Chadron State Park, Nebraska
Credit: Courtesy of Visit Nebraska

Chadron State Park  

Nebraska's oldest state park, Chadron, has welcomed visitors to the majestic buttes of the Pine Ridge escarpment since 1921. Hikers and mountain bikers enjoy access to more than 100 miles of trails in the adjacent Nebraska National Forest and 10 miles of trails inside the park itself. Camping, archery, swimming, fishing and picnicking are other popular park pursuits. There's also a seasonal trading post with hatchet-throwing, a craft center and a gift shop. Located in northwestern Nebraska, Chadron State Park covers roughly 1,000 acres. 

Platte River State Park, Nebraska
Credit: Courtesy of Visit Nebraska

Platte River State Park

As its name implies, Platte River State Park sits along the Platte River, famous for the annual crane migration further west into Nebraska. This eastern segment of the Platte is between Omaha and Lincoln. Interestingly, the park used to be two separate camps; travelers can even stay overnight in the vintage camp's cabins or new glamping ones.
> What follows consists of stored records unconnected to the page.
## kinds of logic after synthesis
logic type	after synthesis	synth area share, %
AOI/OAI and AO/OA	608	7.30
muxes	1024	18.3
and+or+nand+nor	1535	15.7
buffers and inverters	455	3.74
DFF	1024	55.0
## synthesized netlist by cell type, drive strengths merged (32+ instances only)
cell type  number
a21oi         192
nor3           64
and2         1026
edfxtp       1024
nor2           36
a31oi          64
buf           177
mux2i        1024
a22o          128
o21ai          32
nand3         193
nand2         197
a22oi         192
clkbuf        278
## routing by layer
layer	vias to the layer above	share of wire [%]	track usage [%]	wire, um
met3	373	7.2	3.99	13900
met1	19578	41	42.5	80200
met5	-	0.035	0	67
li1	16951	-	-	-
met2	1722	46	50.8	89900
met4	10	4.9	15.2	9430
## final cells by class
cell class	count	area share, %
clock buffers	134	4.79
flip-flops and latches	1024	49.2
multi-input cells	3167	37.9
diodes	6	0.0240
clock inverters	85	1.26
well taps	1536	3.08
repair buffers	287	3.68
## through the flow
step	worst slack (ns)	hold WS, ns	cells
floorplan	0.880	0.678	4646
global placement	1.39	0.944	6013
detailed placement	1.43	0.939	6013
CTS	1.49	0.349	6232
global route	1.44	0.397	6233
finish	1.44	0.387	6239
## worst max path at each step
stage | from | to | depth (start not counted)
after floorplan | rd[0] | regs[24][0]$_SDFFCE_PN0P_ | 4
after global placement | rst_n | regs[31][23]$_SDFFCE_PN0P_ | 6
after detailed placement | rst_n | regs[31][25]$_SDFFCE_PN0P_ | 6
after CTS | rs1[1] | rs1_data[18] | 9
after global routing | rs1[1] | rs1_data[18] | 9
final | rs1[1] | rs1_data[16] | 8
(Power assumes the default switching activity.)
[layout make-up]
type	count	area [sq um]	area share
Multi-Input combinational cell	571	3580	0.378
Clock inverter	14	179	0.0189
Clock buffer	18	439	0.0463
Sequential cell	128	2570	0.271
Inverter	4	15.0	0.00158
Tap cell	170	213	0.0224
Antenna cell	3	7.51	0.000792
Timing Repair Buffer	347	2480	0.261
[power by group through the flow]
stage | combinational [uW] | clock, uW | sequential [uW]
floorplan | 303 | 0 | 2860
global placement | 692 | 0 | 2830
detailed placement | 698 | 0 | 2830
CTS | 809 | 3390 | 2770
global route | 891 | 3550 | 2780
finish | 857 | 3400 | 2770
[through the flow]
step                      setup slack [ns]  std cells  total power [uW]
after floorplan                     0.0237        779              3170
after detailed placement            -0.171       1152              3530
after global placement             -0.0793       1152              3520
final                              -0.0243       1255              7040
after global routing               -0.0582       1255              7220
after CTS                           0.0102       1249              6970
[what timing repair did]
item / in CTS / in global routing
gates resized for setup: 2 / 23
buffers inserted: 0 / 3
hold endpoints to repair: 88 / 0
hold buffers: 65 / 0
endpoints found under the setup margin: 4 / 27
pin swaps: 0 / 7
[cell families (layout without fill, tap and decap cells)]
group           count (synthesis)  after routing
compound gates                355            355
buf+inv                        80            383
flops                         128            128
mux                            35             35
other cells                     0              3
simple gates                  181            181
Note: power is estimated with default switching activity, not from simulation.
Other highlights include a two-tiered spray park for kids, access to the river for paddlers, ziplines, observation towers and a lovely waterfall. 

Indian Cave State Park, Nebraska
Credit: Courtesy of Visit Nebraska

Indian Cave State Park

Southeastern Nebraska is home to the 3,000-acre Indian Cave State Park, which hugs the Missouri River and all its bluffy beauty. It was named for its star attraction, an extensive natural cave system complete with petroglyphs. The cave can now be accessed via an ADA-compatible wooden boardwalk. Visitors can traverse 22 miles of hiking and biking trails through the hardwood forests, which are stunning in autumn during peak foliage. Indian Cave State Park also has 16 miles of equestrian trails, a restored schoolhouse and river access for boaters. 

Smith Falls State Park
Smith Falls
| Credit: Bob Stefko

Smith Falls State Park

This park is best known for its namesake, the 63-foot-high Smith Falls, Nebraska's highest waterfall. Beyond the falls, travelers will find basic campsites, a visitor center and a picnic pavilion. Smith Falls State Park also provides excellent access to the Niobrara River, a National Scenic River; canoeing, kayaking, and tubing (and tanking) are popular. Note: Access to Smith Falls is closed through May due to replacement of the walkway.

Nebraska Star Party
Nebraska Star Party
| Credit: Courtesy of Nebraska Tourism

Bonus: Merritt Reservoir

Though it's technically a state recreation area, Merritt Reservoir deserves attention as it was just named an IDA Dark Sky Destination. IDA stands for the International Dark-Sky Association, which works to protect skies for future generations by limiting light pollution. This can mean more beautiful night skies as well as safer skies for migrating birds. Merritt hosts the annual Nebraska Star Party and also boasts some of Nebraska's best fishing in its north-central footprint. 

How to Access Nebraska Parks

Anyone with a motor vehicle must have a Nebraska park permit to access these areas legally. Residents can expect to pay $31 for an annual permit or $6 for a day pass; the non-resident price is $61 for a yearly pass or $12 for the day option.